What the task requires
In the material beneath, how many lines contain the word "global"? Give the count alone.

:: The records

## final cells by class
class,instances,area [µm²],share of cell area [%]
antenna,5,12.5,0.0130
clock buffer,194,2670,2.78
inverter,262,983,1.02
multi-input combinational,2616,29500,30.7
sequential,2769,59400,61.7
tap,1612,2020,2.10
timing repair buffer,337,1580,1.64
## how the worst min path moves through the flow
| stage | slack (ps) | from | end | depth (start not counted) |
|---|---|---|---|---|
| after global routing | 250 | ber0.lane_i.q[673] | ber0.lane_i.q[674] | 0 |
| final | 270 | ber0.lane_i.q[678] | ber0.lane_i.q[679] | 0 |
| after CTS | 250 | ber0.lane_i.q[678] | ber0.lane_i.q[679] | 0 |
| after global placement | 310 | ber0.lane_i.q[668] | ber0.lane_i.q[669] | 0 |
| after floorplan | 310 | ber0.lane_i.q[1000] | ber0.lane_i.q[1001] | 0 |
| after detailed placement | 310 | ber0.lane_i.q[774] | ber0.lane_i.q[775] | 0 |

::::

Answer to this exercise
2